When the brain receives conflicting sensory information, it figures out what it perceives based on information from other senses and from past experience. The result is that what you see is not always what your brain thinks you see. A study from Vanderbilt University and Korea University in Seoul investigated how other senses can influence the eyes. The study showed that, when looking at a different image with each eye, the brain gives equal time to each image. However, when additional sensory information corroborates what one eye sees, the brain gives more attention to what it perceives from multiple senses.
The researchers wanted to investigate how the brain integrates what it sees with supplementary information from other senses. They began by considering a common sensory trick: if a person sees one flash of light and hears two beeps in close succession, he might incorrectly perceive two flashes, instead of just one. The researchers created their own sensory conflicts using a technique tell binocular rivalry. Binocular rivalry involves presenting different images to each eye. The brain then attempts to resolve the conflict between the images.
For this experiment, the researchers showed participants a scrolling musical score on one side of the binocular rivalry and moving contours in the other. The participants pressed one button when the contours dominated their vision and another when the musical score dominated. The results for this test were as expected. The participants alternated between “seeing” each image and each image was dominant for a roughly equal period.
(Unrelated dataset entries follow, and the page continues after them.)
$ cat config.mk
export PLATFORM = sky130hd
export DESIGN_NAME = load_store_unit_flat
export DESIGN_NICKNAME = d
export VERILOG_FILES = /design/src/rtl/load_store_unit_pkg.sv /design/src/rtl/load_store_unit_if.sv /design/src/rtl/load_store_unit_lane_mux.sv /design/src/rtl/load_store_unit.sv /design/src/flat_wrapper.sv
export SDC_FILE = /design/constraint.sdc
export NUM_CORES = 1
export LEC_CHECK = 0
export ABC_CLOCK_PERIOD_IN_PS = 2300
export CAP_MARGIN = 5
export CORE_ASPECT_RATIO = 0.75
export CORE_MARGIN = 1
export CORE_UTILIZATION = 37
export DETAILED_ROUTE_END_ITERATION = 8
export PLACE_DENSITY = 0.82
export RECOVER_POWER = 100
export SLEW_MARGIN = 5
export SYNTH_ARGS = -nofsm -noshare
export SYNTH_HDL_FRONTEND = slang
export SYNTH_SLANG_ARGS = --single-unit
$ cat constraint.sdc
create_clock -name clk -period 2.3 [get_ports clk]
set_input_delay 0.575 -clock clk [delete_from_list [all_inputs] [get_ports clk]]
set_output_delay 0.575 -clock clk [all_outputs]
set_load 0.01 [all_outputs]
$ cat src/rtl/load_store_unit_pkg.sv
// Shared types for the load/store unit: access size encoding and FSM states.
package load_store_unit_pkg;

  localparam int LSU_DATA_W = 32;

  // 2'b11 is not named; it is treated as a word access.
  typedef enum logic [1:0] {
    MEM_BYTE = 2'b00,
    MEM_HALF = 2'b01,
    MEM_WORD = 2'b10
  } mem_size_t;

  typedef enum logic {
    LSU_IDLE = 1'b0,
    LSU_RMW  = 1'b1
  } lsu_state_t;

endpackage

$ cat src/rtl/load_store_unit_if.sv
// Pipeline-side and memory-side signals of the load/store unit.
// master = EX/MEM register plus data_memory, slave = load_store_unit.
interface load_store_unit_if #(
  parameter int DATA_W = 32
);
  import load_store_unit_pkg::*;

  logic [DATA_W-1:0] alu_out_m;
  logic [DATA_W-1:0] write_data_m;
  logic              mem_write_m;
  logic              mem_read_m;
  mem_size_t         mem_size_m;
  logic              mem_unsigned_m;
  logic [DATA_W-1:0] dm_read_data;
  logic [DATA_W-1:0] dm_addr;
  logic [DATA_W-1:0] dm_write_data;
  logic              dm_write_en;
  logic [DATA_W-1:0] read_data_m;
  logic              stall_m;
  logic              misalign_m;

  modport master (
    output alu_out_m, write_data_m, mem_write_m, mem_read_m, mem_size_m,
           mem_unsigned_m, dm_read_data,
    input  dm_addr, dm_write_data, dm_write_en, read_data_m, stall_m, misalign_m
  );

  modport slave (
    input  alu_out_m, write_data_m, mem_write_m, mem_read_m, mem_size_m,
           mem_unsigned_m, dm_read_data,
    output dm_addr, dm_write_data, dm_write_en, read_data_m, stall_m, misalign_m
  );
endinterface

$ cat src/rtl/load_store_unit_lane_mux.sv
// Big-endian lane mux: extracts/extends a load from a memory word and
// merges sub-word store data into that word. Purely combinational.
module lsu_lane_mux
  import load_store_unit_pkg::*;
#(
  parameter int DATA_W = 32
) (
  input  logic [DATA_W-1:0] word_i,
  input  logic [1:0]        off_i,
  input  mem_size_t         size_i,
  input  logic              unsigned_i,
  input  logic [DATA_W-1:0] wdata_i,
  output logic [DATA_W-1:0] load_o,
  output logic [DATA_W-1:0] merge_o
);
  localparam int NUM_LANES = DATA_W / 8;

  logic is_byte, is_half;
  assign is_byte = (size_i == MEM_BYTE);
  assign is_half = (size_i == MEM_HALF);

  // Store merge: byte lane 0 is the most significant byte of the word.
  for (genvar i = 0; i < NUM_LANES; i++) begin : g_lane
    localparam int         HI   = DATA_W - 1 - 8 * i;
    localparam logic [1:0] LANE = 2'(i);
    logic       sel;
    logic [7:0] src;
    assign sel = is_byte ? (off_i == LANE) :
                 is_half ? (off_i[1] == LANE[1]) : 1'b1;
    // Within a half, the even lane carries the upper store byte.
    assign src = is_byte ? wdata_i[7:0] :
                 is_half ? (LANE[0] ? wdata_i[7:0] : wdata_i[15:8]) : wdata_i[HI -: 8];
    assign merge_o[HI -: 8] = sel ? src : word_i[HI -: 8];
  end

  // Load extract and sign/zero extension.
  always_comb begin
    logic [7:0]  byte_v;
    logic [15:0] half_v;
    case (off_i)
      2'd0:    byte_v = word_i[31:24];
      2'd1:    byte_v = word_i[23:16];
      2'd2:    byte_v = word_i[15:8];
      default: byte_v = word_i[7:0];
    endcase
    half_v = off_i[1] ? word_i[15:0] : word_i[31:16];
    if (is_byte)
      load_o = {{(DATA_W-8){byte_v[7] & ~unsigned_i}}, byte_v};
    else if (is_half)
      load_o = {{(DATA_W-16){half_v[15] & ~unsigned_i}}, half_v};
    else
      load_o = word_i;
  end
endmodule

$ cat src/rtl/load_store_unit.sv
// Memory-stage load/store unit. Loads are combinational; SB/SH run as a
// two-cycle read-modify-write that stalls the pipeline for one cycle.
// Optional feature: define LSU_MISALIGN_TRAP_EN to flag and suppress
// misaligned HALF/WORD accesses; otherwise low address bits are ignored.
module load_store_unit
  import load_store_unit_pkg::*;
#(
  parameter int DATA_W    = LSU_DATA_W,
  parameter int MEM_DEPTH = 1024
) (
  input logic                clk,
  input logic                rst,
  load_store_unit_if.slave   bus
);
  if (DATA_W != 32) begin : g_bad_width
    $error("load_store_unit supports DATA_W=32 only");
  end
  if (MEM_DEPTH < 1) begin : g_bad_depth
    $error("load_store_unit needs MEM_DEPTH >= 1");
  end

  lsu_state_t        state_q, state_d;
  logic [DATA_W-1:0] rmw_data_q, rmw_data_d;
  logic [DATA_W-1:0] load_val, merge_val;
  logic              misalign, is_sub;

  assign bus.dm_addr = {2'b00, bus.alu_out_m[DATA_W-1:2]};
  assign is_sub      = (bus.mem_size_m == MEM_BYTE) || (bus.mem_size_m == MEM_HALF);

`ifdef LSU_MISALIGN_TRAP_EN
  // Only accesses that would otherwise proceed can be misaligned; reset masks the flag.
  always_comb begin
    misalign = 1'b0;
    if (!rst && (bus.mem_read_m || bus.mem_write_m)) begin
      if (bus.mem_size_m == MEM_HALF)      misalign = bus.alu_out_m[0];
      else if (bus.mem_size_m != MEM_BYTE) misalign = |bus.alu_out_m[1:0];
    end
  end
`else
  assign misalign = 1'b0;
`endif
  assign bus.misalign_m = misalign;

  lsu_lane_mux #(.DATA_W(DATA_W)) u_lane_mux (
    .word_i     (bus.dm_read_data),
    .off_i      (bus.alu_out_m[1:0]),
    .size_i     (bus.mem_size_m),
    .unsigned_i (bus.mem_unsigned_m),
    .wdata_i    (bus.write_data_m),
    .load_o     (load_val),
    .merge_o    (merge_val)
  );

  // Loads return data only when no store shares the cycle.
  assign bus.read_data_m = (bus.mem_read_m && !bus.mem_write_m && !misalign) ? load_val : '0;

  // FSM next state and memory strobes; reset aborts any pending write.
  always_comb begin
    state_d           = state_q;
    rmw_data_d        = rmw_data_q;
    bus.stall_m       = 1'b0;
    bus.dm_write_en   = 1'b0;
    bus.dm_write_data = bus.write_data_m;
    case (state_q)
      LSU_IDLE: begin
        if (bus.mem_write_m && !misalign) begin
          if (is_sub) begin
            rmw_data_d  = merge_val;
            bus.stall_m = 1'b1;
            state_d     = LSU_RMW;
          end else begin
            bus.dm_write_en = 1'b1;
          end
        end
      end
      LSU_RMW: begin
        bus.dm_write_en   = 1'b1;
        bus.dm_write_data = rmw_data_q;
        state_d           = LSU_IDLE;
      end
      default: state_d = LSU_IDLE;
    endcase
    if (rst) begin
      state_d         = LSU_IDLE;
      rmw_data_d      = '0;
      bus.stall_m     = 1'b0;
      bus.dm_write_en = 1'b0;
    end
  end

  // State and merged-word registers.
  always_ff @(posedge clk) begin
    if (rst) begin
      state_q    <= LSU_IDLE;
      rmw_data_q <= '0;
    end else begin
      state_q    <= state_d;
      rmw_data_q <= rmw_data_d;
    end
  end
endmodule
<file path="src/rtl/real_monitor_pkg.sv">
// Shared types and elaboration-time helpers for the real-signal measurement monitors.
package real_monitor_pkg;

  typedef enum logic [1:0] {
    IDLE,
    TRACK,
    DONE
  } monitor_state_t;

  // Width of a counter that must hold every value from 0 to max_count inclusive.
  function automatic int count_width(input int max_count);
    return $clog2(max_count + 1);
  endfunction

  // Two's-complement most negative value of the given width, in the low bits.
  function automatic logic [63:0] most_negative(input int width);
    return 64'd1 << (width - 1);
  endfunction

endpackage

</file>
<file path="src/rtl/band_cmp.sv">
// Combinational tolerance-band test: in_band = |v_in - TARGET| <= TOL, inclusive.
module band_cmp #(
  parameter int WIDTH  = 18,
  parameter int TARGET = 16384,
  parameter int TOL    = 164
) (
  input  logic signed [WIDTH-1:0] v_in,
  output logic                    in_band
);

  // Two guard bits keep the difference and its magnitude exact at both rails.
  localparam int XW = WIDTH + 2;
  localparam logic signed [XW-1:0] TARGET_X = XW'(TARGET);
  localparam logic signed [XW-1:0] TOL_X    = XW'(TOL);

  logic signed [XW-1:0] diff;
  logic signed [XW-1:0] mag;

  always_comb begin
    diff    = $signed({{2{v_in[WIDTH-1]}}, v_in}) - TARGET_X;
    mag     = diff[XW-1] ? -diff : diff;
    in_band = (mag <= TOL_X);
  end

endmodule

</file>
<file path="src/rtl/real_settle_monitor.sv">
// Step-response monitor: after start, reports settling index, settle/timeout flag and
// signed peak of a fixed-point real signal.
module real_settle_monitor
  import real_monitor_pkg::*;
#(
  parameter int  WIDTH      = 18,
  parameter int  EXPONENT   = -14,
  parameter int  TARGET     = 16384,
  parameter int  TOL        = 164,
  parameter int  HOLD       = 4,
  parameter int  MAX_CYCLES = 1000,
  localparam int CW         = count_width(MAX_CYCLES)
) (
  input  logic                    clk,
  input  logic                    rst,
  input  logic                    start,
  input  logic signed [WIDTH-1:0] v_in,
  output logic                    busy,
  output logic                    done,
  output logic                    settled,
  output logic [CW-1:0]           settle_cycles,
  output logic signed [WIDTH-1:0] peak
);

  localparam int RW = $clog2(HOLD + 1);
  localparam logic [63:0] PEAK_MIN_64 = most_negative(WIDTH);
  localparam logic signed [WIDTH-1:0] PEAK_MIN = PEAK_MIN_64[WIDTH-1:0];

  // The exponent only scales interpretation; values out of this range are not supported.
  if (EXPONENT < -64 || EXPONENT > 64 || HOLD < 1 || MAX_CYCLES < 1 || TOL < 0) begin : g_param_range
  end

  monitor_state_t                state_reg, state_next;
  logic [CW-1:0]                 n_reg, n_next;
  logic [RW-1:0]                 run_reg, run_next, run_sat;
  logic [CW-1:0]                 entry_reg, entry_next;
  logic                          busy_reg, busy_next;
  logic                          done_reg, done_next;
  logic                          settled_reg, settled_next;
  logic [CW-1:0]                 cycles_reg, cycles_next;
  logic signed [WIDTH-1:0]       peak_reg, peak_next;
  logic                          in_band;

  band_cmp #(
    .WIDTH  (WIDTH),
    .TARGET (TARGET),
    .TOL    (TOL)
  ) u_band (
    .v_in    (v_in),
    .in_band (in_band)
  );

  always_ff @(posedge clk or negedge rst) begin
    if (!rst) begin
      state_reg   <= IDLE;
      n_reg       <= '0;
      run_reg     <= '0;
      entry_reg   <= '0;
      busy_reg    <= 1'b0;
      done_reg    <= 1'b0;
      settled_reg <= 1'b0;
      cycles_reg  <= '0;
      peak_reg    <= PEAK_MIN;
    end else begin
      state_reg   <= state_next;
      n_reg       <= n_next;
      run_reg     <= run_next;
      entry_reg   <= entry_next;
      busy_reg    <= busy_next;
      done_reg    <= done_next;
      settled_reg <= settled_next;
      cycles_reg  <= cycles_next;
      peak_reg    <= peak_next;
    end
  end

  always_comb begin
    state_next   = state_reg;
    n_next       = n_reg;
    run_next     = run_reg;
    entry_next   = entry_reg;
    done_next    = done_reg;
    settled_next = settled_reg;
    cycles_next  = cycles_reg;
    peak_next    = peak_reg;
    run_sat      = (run_reg == RW'(HOLD)) ? run_reg : run_reg + RW'(1);

    if (start) begin
      // Restart from any state; a sample arriving with start is discarded.
      state_next   = TRACK;
      n_next       = '0;
      run_next     = '0;
      entry_next   = '0;
      done_next    = 1'b0;
      settled_next = 1'b0;
      cycles_next  = '0;
      peak_next    = PEAK_MIN;
    end else begin
      case (state_reg)
        TRACK: begin
          n_next = n_reg + CW'(1);
          if (v_in > peak_reg) peak_next = v_in;
          if (in_band) begin
            run_next = run_sat;
            if (run_reg == '0) entry_next = n_reg;
          end else begin
            run_next = '0;
          end
          // Settle is checked first so it wins on the final sample.
          if (in_band && run_sat == RW'(HOLD)) begin
            state_next   = DONE;
            done_next    = 1'b1;
            settled_next = 1'b1;
            cycles_next  = (run_reg == '0) ? n_reg : entry_reg;
          end else if (n_reg == CW'(MAX_CYCLES - 1)) begin
            state_next   = DONE;
            done_next    = 1'b1;
            settled_next = 1'b0;
            cycles_next  = CW'(MAX_CYCLES);
          end
        end
        default: ;
      endcase
    end

    busy_next = (state_next == TRACK);
  end

  assign busy          = busy_reg;
  assign done          = done_reg;
  assign settled       = settled_reg;
  assign settle_cycles = cycles_reg;
  assign peak          = peak_reg;

endmodule

</file>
Next, the researchers introduced music into the experiment. The participants watched the same images while listening to music through headphones. The music sometimes corresponded to the musical score, but sometimes it did not. When the participants listened to the music, the image of the musical score dominated their vision for longer periods compared to the moving contours. Participants who were musicians reported seeing the musical score for even longer periods when the score represented the music they heard. For non-musicians participants, there was no difference in what they saw when the score matched the music being played. They reported seeing the score for longer as long as they heard the music.
“What this tells us is that the kind of information the brain uses to interpret what we see around us includes abstract symbolic input such as music notation. However, this kind of input is only effective while an individual is aware of it,” stated director of the study Randolph Blake, Centennial Professor of Psychology at Vanderbilt.
This research is published in the Proceedings of the National Academy of Sciences.